US senators are demanding that BP [2] face a criminal investigation into its role in freeing convicted Lockerbie bomber Abdel Baset al-Megrahi [3] last year. New York Democrat Charles Schumer joined with victims' relatives to call for a probe into BP's "blood money" in the Lockerbie case. Secretary of State Hillary Clinton also called on Scottish and British authorities to review the circumstances that led Scotland to release al-Megrahi in 2009.
State Department Spokesman P.J. Crowley told reporters that Clinton issued the letter in response to the one from the senators. The issue has sparked outrage a series of letters among the senators, Clinton, Britain's Ambassador to the US Nigel Sheinwald and Foreign Secretary William Hague. Crowley said Hague sent Clinton a letter in recent days. "[H]e has found no basis to that suggestion that BP in any way influenced the Megrahi decision. Whatever lobbying that they [i.e., BP] did was within the context of the prisoner transfer agreement," he said.
BP acknowledges that it pressed the British government to sign a prisoner transfer agreement with Libya [4]—just as the energy giant had a $900 million oil exploration agreement [5] with Tripoli. Saif al-Islam Qaddafi, son of Libyan leader Moammar Qaddafi [6] also admitted that Libya pressed Britain for Megrahi's return during trade talks. In televised comments comments last year he told Megrahi that "in all the trade, oil and gas deals which I have supervised, you were there on the table."

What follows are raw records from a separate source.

==> config.mk <==
export PLATFORM = sky130hd
export DESIGN_NAME = march_bist
export DESIGN_NICKNAME = d
export VERILOG_FILES = /design/src/rtl/march_bist.sv
export SDC_FILE = /design/constraint.sdc
export NUM_CORES = 1
export LEC_CHECK = 0
export BUFFER_PORTS_ARGS = -buffer_cell sky130_fd_sc_hd__buf_2
export CORE_UTILIZATION = 45
export CTS_CLUSTER_SIZE = 12
export DETAILED_ROUTE_END_ITERATION = 12
export PLACE_DENSITY = 0.73
export SYNTH_ARGS = -nofsm -noshare
export SYNTH_HDL_FRONTEND = slang
export SYNTH_SLANG_ARGS = --single-unit
==> constraint.sdc <==
create_clock -name clk -period 5.6 [get_ports clk]
set_input_delay 1.12 -clock clk [delete_from_list [all_inputs] [get_ports clk]]
set_output_delay 1.12 -clock clk [all_outputs]
set_load 0.02 [all_outputs]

The US Senate Foreign Relations Committee will hold a public hearing next week on the circumstances surrounding Megrahi's release. Lawmakers said the Gulf of Mexico oil disaster shows that BP puts "profits ahead of people." (Daily Mail [7], CNS News [8], July 20; VOA [9], July 19)
The Lockerbie case remains an obstacle [10] to normalization of US ties with Libya. But in the renewed coverage of the case, nobody seems to recall the Orwellian revisionism that has characterized this case. Paul Foot asserted in The Guardian [11] on March 31, 2004:
[T]he Lockerbie bombing was carried out not by Libyans at all but by terrorists based in Syria and hired by Iran to avenge the shooting down in the summer of 1988 of an Iranian civil airliner by a US warship. This was the line followed by both British and US police and intelligence investigators after Lockerbie. Through favoured newspapers like the Sunday Times, the investigators named the suspects—some of whom had been found with home-made bombs similar to the one used at Lockerbie.

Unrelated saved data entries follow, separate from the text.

`src/rtl/ecc_guard_pkg.sv`:
```
package ecc_guard_pkg;

   localparam int WORD_W = 32;
   localparam int CHECK_W = 8;

   typedef logic [WORD_W-1:0]  word_t;
   typedef logic [CHECK_W-1:0] chk_t;

   // Storage position j of the check byte carries syndrome bit map_pos(j).
   // Chosen so that no three bits of either stored check nibble equal a data column.
   function automatic int map_pos(input int j);
      case (j)
         0: return 0;
         1: return 2;
         2: return 5;
         3: return 7;
         4: return 1;
         5: return 3;
         6: return 4;
         default: return 6;
      endcase
   endfunction

   // Weight-3 data columns: each nibble shares one bit pair, third bit differs.
   function automatic chk_t data_col(input int i);
      case (i)
         0: return 8'h07;  1: return 8'h0B;  2: return 8'h43;  3: return 8'h83;
         4: return 8'h0D;  5: return 8'h0E;  6: return 8'h1C;  7: return 8'h2C;
         8: return 8'h34;  9: return 8'h38; 10: return 8'h70; 11: return 8'hB0;
        12: return 8'hC1; 13: return 8'hC2; 14: return 8'hD0; 15: return 8'hE0;
        16: return 8'h15; 17: return 8'h19; 18: return 8'h51; 19: return 8'h91;
        20: return 8'h26; 21: return 8'h2A; 22: return 8'h62; 23: return 8'hA2;
        24: return 8'h45; 25: return 8'h46; 26: return 8'h54; 27: return 8'h64;
        28: return 8'h89; 29: return 8'h8A; 30: return 8'h98; default: return 8'hA8;
      endcase
   endfunction

   function automatic chk_t word_parity(input word_t d);
      chk_t p = '0;
      for (int i = 0; i < WORD_W; i++)
         if (d[i]) p ^= data_col(i);
      return p;
   endfunction

   function automatic chk_t to_store(input chk_t p);
      chk_t c;
      for (int j = 0; j < CHECK_W; j++) c[j] = p[map_pos(j)];
      return c;
   endfunction

   function automatic chk_t from_store(input chk_t c);
      chk_t p;
      for (int j = 0; j < CHECK_W; j++) p[map_pos(j)] = c[j];
      return p;
   endfunction

endpackage

```
`src/rtl/ecc_check_gen.sv`:
```
module ecc_check_gen
   import ecc_guard_pkg::*;
(
   input  word_t data_i,
   output chk_t  check_o
);
   assign check_o = to_store(word_parity(data_i));
endmodule

```
`src/rtl/ecc_syndrome_fix.sv`:
```
module ecc_syndrome_fix
   import ecc_guard_pkg::*;
(
   input  word_t data_i,
   input  chk_t  check_i,
   output chk_t  syndrome_o,
   output word_t fixed_o,
   output logic  single_o,
   output logic  uncorr_o
);
   chk_t  syn;
   word_t hit;

   assign syn = word_parity(data_i) ^ from_store(check_i);

   for (genvar i = 0; i < WORD_W; i++) begin : g_col
      assign hit[i] = (syn == data_col(i));
   end

   assign syndrome_o = syn;
   assign fixed_o    = data_i ^ hit;
   assign single_o   = (|hit) | $onehot(syn);
   assign uncorr_o   = (|syn) & ~single_o;
endmodule

```
`src/rtl/ecc_sat_counter.sv`:
```
module ecc_sat_counter #(
   parameter int W = 16
) (
   input  logic         clk,
   input  logic         rst_n,
   input  logic         clr,
   input  logic         inc,
   output logic [W-1:0] count
);
   localparam logic [W-1:0] TOP = '1;

   always_ff @(posedge clk or negedge rst_n) begin
      if (!rst_n)                    count <= '0;
      else if (clr)                  count <= '0;
      else if (inc && count != TOP)  count <= count + 1'b1;
   end


   sat_hold_chk: assert property (@(posedge clk) disable iff (!rst_n)
      (count == TOP && !clr) |=> count == TOP);


   clr_zero_chk: assert property (@(posedge clk) disable iff (!rst_n)
      clr |=> count == '0);
endmodule

```
`src/rtl/ecc_mem_guard.sv`:
```
module ecc_mem_guard
   import ecc_guard_pkg::*;
#(
   parameter int ADDR_W = 10,
   parameter int DATA_W = 32,
   parameter int CHK_W  = 8,
   parameter int CNT_W  = 16
) (
   input  logic              clk,
   input  logic              rst_n,
   input  logic              req_valid,
   output logic              req_ready,
   input  logic              req_we,
   input  logic [ADDR_W-1:0] req_addr,
   input  logic [DATA_W/8-1:0] req_be,
   input  logic [DATA_W-1:0] req_wdata,
   output logic              rsp_valid,
   output logic [DATA_W-1:0] rsp_rdata,
   output logic              mem_en,
   output logic              mem_we,
   output logic [ADDR_W-1:0] mem_addr,
   output logic [DATA_W-1:0] mem_wdata,
   output logic [CHK_W-1:0]  mem_wcheck,
   input  logic [DATA_W-1:0] mem_rdata,
   input  logic [CHK_W-1:0]  mem_rcheck,
   output logic              err_single,
   output logic              err_uncorr,
   output logic [CHK_W-1:0]  err_syndrome,
   input  logic              clr_cnt,
   output logic [CNT_W-1:0]  cnt_corr,
   output logic [CNT_W-1:0]  cnt_uncorr
);
   localparam int BE_W   = DATA_W / 8;
   localparam int N_CNT  = 2;

   if (DATA_W != WORD_W) begin : g_bad_data
      $error("ecc_mem_guard: code is defined for a 32-bit word only");
   end
   if (CHK_W != CHECK_W) begin : g_bad_chk
      $error("ecc_mem_guard: code needs exactly 8 check bits");
   end
   if (CNT_W < 1) begin : g_bad_cnt
      $error("ecc_mem_guard: counter width must be positive");
   end

   typedef enum logic [1:0] {ST_IDLE, ST_READ, ST_MERGE} st_t;

   st_t               state;
   logic [ADDR_W-1:0] hold_addr;
   logic [BE_W-1:0]   hold_be;
   word_t             hold_wdata;

   logic  accept, full_wr, dec_live;
   word_t fixed, merged, enc_in;
   chk_t  enc_out, syn;
   logic  dec_single, dec_uncorr;
   logic [N_CNT-1:0] ev;
   logic [CNT_W-1:0] cnt [N_CNT];

   assign req_ready = (state == ST_IDLE);
   assign accept    = req_valid && req_ready;
   assign full_wr   = &req_be;
   assign dec_live  = (state != ST_IDLE);

   ecc_syndrome_fix u_fix (
      .data_i     (mem_rdata),
      .check_i    (mem_rcheck),
      .syndrome_o (syn),
      .fixed_o    (fixed),
      .single_o   (dec_single),
      .uncorr_o   (dec_uncorr)
   );

   for (genvar b = 0; b < BE_W; b++) begin : g_merge
      assign merged[8*b +: 8] = hold_be[b] ? hold_wdata[8*b +: 8] : fixed[8*b +: 8];
   end

   assign enc_in = (state == ST_MERGE) ? merged : req_wdata;

   ecc_check_gen u_gen (
      .data_i  (enc_in),
      .check_o (enc_out)
   );

   always_comb begin
      mem_en    = 1'b0;
      mem_we    = 1'b0;
      mem_addr  = req_addr;
      mem_wdata = enc_in;
      mem_wcheck = enc_out;
      if (state == ST_MERGE) begin
         mem_addr = hold_addr;
         mem_en   = !dec_uncorr;
         mem_we   = !dec_uncorr;
      end else if (accept) begin
         mem_en = 1'b1;
         mem_we = req_we && full_wr;
      end
   end

   always_ff @(posedge clk or negedge rst_n) begin
      if (!rst_n) begin
         state        <= ST_IDLE;
         hold_addr    <= '0;
         hold_be      <= '0;
         hold_wdata   <= '0;
         rsp_valid    <= 1'b0;
         rsp_rdata    <= '0;
         err_single   <= 1'b0;
         err_uncorr   <= 1'b0;
         err_syndrome <= '0;
      end else begin
         rsp_valid  <= (state == ST_READ);
         err_single <= dec_live && dec_single;
         err_uncorr <= dec_live && dec_uncorr;
         if (state == ST_READ) rsp_rdata <= fixed;
         if (dec_live && (|syn)) err_syndrome <= syn;
         case (state)
            ST_IDLE: if (accept && !(req_we && full_wr)) begin
               hold_addr  <= req_addr;
               hold_be    <= req_be;
               hold_wdata <= req_wdata;
               state      <= req_we ? ST_MERGE : ST_READ;
            end
            default: state <= ST_IDLE;
         endcase
      end
   end

   assign ev[0] = dec_live && dec_single;
   assign ev[1] = dec_live && dec_uncorr;

   for (genvar k = 0; k < N_CNT; k++) begin : g_cnt
      ecc_sat_counter #(.W(CNT_W)) u_cnt (
         .clk   (clk),
         .rst_n (rst_n),
         .clr   (clr_cnt),
         .inc   (ev[k]),
         .count (cnt[k])
      );
   end

   assign cnt_corr   = cnt[0];
   assign cnt_uncorr = cnt[1];


   one_kind_chk: assert property (@(posedge clk) disable iff (!rst_n)
      !(err_single && err_uncorr));


   single_pulse_chk: assert property (@(posedge clk) disable iff (!rst_n)
      err_single |=> !err_single);


   rsp_pulse_chk: assert property (@(posedge clk) disable iff (!rst_n)
      rsp_valid |=> !rsp_valid);


   busy_after_read_chk: assert property (@(posedge clk) disable iff (!rst_n)
      (req_valid && req_ready && !req_we) |=> !req_ready);


   no_writeback_chk: assert property (@(posedge clk) disable iff (!rst_n)
      err_uncorr |-> !$past(mem_we));


   syn_hold_chk: assert property (@(posedge clk) disable iff (!rst_n)
      (!err_single && !err_uncorr) |-> $stable(err_syndrome));


   syn_nonzero_chk: assert property (@(posedge clk) disable iff (!rst_n)
      (err_single || err_uncorr) |-> err_syndrome != '0);
endmodule

```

This line of inquiry persisted until April 1989, when a phone call from President Bush senior to Prime Minister Margaret Thatcher warned her not to proceed with it. A year later, British and US armed forces prepared for an attack on Saddam Hussein's occupying forces in Kuwait. Their coalition desperately needed troops from an Arab country. These were supplied by Syria, which promptly dropped out of the frame of Lockerbie suspects. Libya, not Syria or Iran, mysteriously became the suspect country, and in 1991 the US drew up an indictment against two Libyan suspects. The indictment was based on the "evidence" of a Libyan "defector", handsomely paid by the CIA.
In a Jan. 31, 2001 retrospective on the Lockerbie affair, the BBC [12] recalls Poppy Bush's words at the moment the official rewriting of history took place: Syria had a "bum rap."
Will any media outlet now retrieve this inconvenient fact from the Memory Hole?